→ **Task**: Which lines of the records below contain the word "bits"? Report each of them in full.

- Opening Delimiter -

**src/rtl/fifo_wr_arbiter_if.sv**
```systemverilog
// Write-side bundle between NUM_REQ producers, the burst arbiter and the FIFO write port.
// master: arbiter view; slave: requester/FIFO environment view.
interface fifo_wr_arbiter_if #(
  parameter int NUM_REQ    = 4,
  parameter int DATA_WIDTH = 8,
  parameter int IDX_WIDTH  = 2
);
  logic [NUM_REQ-1:0]            req_valid;
  logic [NUM_REQ*DATA_WIDTH-1:0] req_data;
  logic [NUM_REQ-1:0]            req_ready;
  logic                          full;
  logic                          w_en;
  logic [DATA_WIDTH-1:0]         fifo_wdata;
  logic                          grant_valid;
  logic [IDX_WIDTH-1:0]          grant_id;

  modport master (
    input  req_valid, req_data, full,
    output req_ready, w_en, fifo_wdata, grant_valid, grant_id
  );

  modport slave (
    output req_valid, req_data, full,
    input  req_ready, w_en, fifo_wdata, grant_valid, grant_id
  );
endinterface

```
**src/rtl/fifo_wr_arbiter.sv**
```systemverilog
// Round-robin burst arbiter feeding the async FIFO write port from NUM_REQ producers.
// One IDLE cycle arbitrates, then the winner owns the port for up to MAX_BURST beats.
module fifo_wr_arbiter #(
  parameter int NUM_REQ    = 4,
  parameter int DATA_WIDTH = 8,
  parameter int MAX_BURST  = 4,
  parameter int IDX_WIDTH  = 2,
  parameter int CNT_WIDTH  = 3
) (
  input  logic               wclk,
  input  logic               wrst_n,
  fifo_wr_arbiter_if.master  bus
);

  typedef enum logic {IDLE = 1'b0, BURST = 1'b1} state_e;

  state_e                             state_q, state_d;
  logic [IDX_WIDTH-1:0]               gid_q, gid_d;
  logic [IDX_WIDTH-1:0]               rr_q, rr_d;
  logic                               gv_q, gv_d;
  logic [CNT_WIDTH-1:0]               cnt_q, cnt_d;

  logic [NUM_REQ-1:0][DATA_WIDTH-1:0] data_arr;
  logic [IDX_WIDTH-1:0]               winner;
  logic [IDX_WIDTH-1:0]               gid_inc;
  logic                               any_req;
  logic                               gnt_vld;
  logic                               beat;
  logic                               last_beat;

  assign data_arr  = bus.req_data;
  assign gnt_vld   = bus.req_valid[gid_q];
  assign beat      = (state_q == BURST) & gnt_vld & ~bus.full;
  assign last_beat = beat & (cnt_q == CNT_WIDTH'(MAX_BURST-1));
  assign gid_inc   = (gid_q == IDX_WIDTH'(NUM_REQ-1)) ? '0 : gid_q + IDX_WIDTH'(1);

  // Scan downward in offset so the nearest valid bit at or above rr_q wins last.
  always_comb begin
    int                   j;
    logic [IDX_WIDTH-1:0] jx;
    winner  = rr_q;
    any_req = 1'b0;
    j       = 0;
    jx      = '0;
    for (int k = NUM_REQ-1; k >= 0; k--) begin
      j = int'(rr_q) + k;
      if (j >= NUM_REQ) j = j - NUM_REQ;
      jx = IDX_WIDTH'(j);
      if (bus.req_valid[jx]) begin
        winner  = jx;
        any_req = 1'b1;
      end
    end
  end

  always_ff @(posedge wclk or negedge wrst_n) begin
    if (!wrst_n) begin
      state_q <= IDLE;
      gid_q   <= '0;
      rr_q    <= '0;
      gv_q    <= 1'b0;
      cnt_q   <= '0;
    end else begin
      state_q <= state_d;
      gid_q   <= gid_d;
      rr_q    <= rr_d;
      gv_q    <= gv_d;
      cnt_q   <= cnt_d;
    end
  end

  always_comb begin
    state_d = state_q;
    gid_d   = gid_q;
    rr_d    = rr_q;
    gv_d    = gv_q;
    cnt_d   = cnt_q;
    case (state_q)
      IDLE: begin
        if (any_req) begin
          state_d = BURST;
          gid_d   = winner;
          gv_d    = 1'b1;
          cnt_d   = '0;
        end
      end
      BURST: begin
        if (beat) cnt_d = cnt_q + CNT_WIDTH'(1);
        // A full stall leaves everything frozen; only a drop or the final beat closes the burst.
        if (!gnt_vld || last_beat) begin
          state_d = IDLE;
          gv_d    = 1'b0;
          rr_d    = gid_inc;
        end
      end
      default: state_d = IDLE;
    endcase
  end

  always_comb begin
    bus.req_ready   = '0;
    bus.w_en        = 1'b0;
    bus.fifo_wdata  = data_arr[gid_q];
    bus.grant_valid = gv_q;
    bus.grant_id    = gid_q;
    if (state_q == BURST) begin
      bus.req_ready[gid_q] = ~bus.full;
      bus.w_en             = beat;
    end
  end

endmodule

```
**src/flat_wrapper.sv**
```systemverilog
// flat-port wrapper written by rule: the top's interface ports become plain ports
module fifo_wr_arbiter_flat 
#(
  parameter int NUM_REQ    = 4,
  parameter int DATA_WIDTH = 8,
  parameter int MAX_BURST  = 4,
  parameter int IDX_WIDTH  = 2,
  parameter int CNT_WIDTH  = 3
)
  (wclk, wrst_n, bus_req_valid, bus_req_data, bus_full, bus_req_ready, bus_w_en, bus_fifo_wdata, bus_grant_valid, bus_grant_id);
  fifo_wr_arbiter_if #(.NUM_REQ(NUM_REQ), .DATA_WIDTH(DATA_WIDTH), .IDX_WIDTH(IDX_WIDTH)) bus_i ();
  input  logic wclk;
  input  logic wrst_n;
  input wire logic [$bits(bus_i.req_valid)-1:0] bus_req_valid;
  input wire logic [$bits(bus_i.req_data)-1:0] bus_req_data;
  input wire logic [$bits(bus_i.full)-1:0] bus_full;
  output wire logic [$bits(bus_i.req_ready)-1:0] bus_req_ready;
  output wire logic [$bits(bus_i.w_en)-1:0] bus_w_en;
  output wire logic [$bits(bus_i.fifo_wdata)-1:0] bus_fifo_wdata;
  output wire logic [$bits(bus_i.grant_valid)-1:0] bus_grant_valid;
  output wire logic [$bits(bus_i.grant_id)-1:0] bus_grant_id;
  assign bus_i.req_valid = bus_req_valid;
  assign bus_i.req_data = bus_req_data;
  assign bus_i.full = bus_full;
  assign bus_req_ready = bus_i.req_ready;
  assign bus_w_en = bus_i.w_en;
  assign bus_fifo_wdata = bus_i.fifo_wdata;
  assign bus_grant_valid = bus_i.grant_valid;
  assign bus_grant_id = bus_i.grant_id;
  fifo_wr_arbiter #(.NUM_REQ(NUM_REQ), .DATA_WIDTH(DATA_WIDTH), .MAX_BURST(MAX_BURST), .IDX_WIDTH(IDX_WIDTH), .CNT_WIDTH(CNT_WIDTH)) u_core (.wclk(wclk), .wrst_n(wrst_n), .bus(bus_i));
endmodule
```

- Closing Delimiter -

→ **Answer to the problem**:
  input wire logic [$bits(bus_i.req_valid)-1:0] bus_req_valid;
  input wire logic [$bits(bus_i.req_data)-1:0] bus_req_data;
  input wire logic [$bits(bus_i.full)-1:0] bus_full;
  output wire logic [$bits(bus_i.req_ready)-1:0] bus_req_ready;
  output wire logic [$bits(bus_i.w_en)-1:0] bus_w_en;
  output wire logic [$bits(bus_i.fifo_wdata)-1:0] bus_fifo_wdata;
  output wire logic [$bits(bus_i.grant_valid)-1:0] bus_grant_valid;
  output wire logic [$bits(bus_i.grant_id)-1:0] bus_grant_id;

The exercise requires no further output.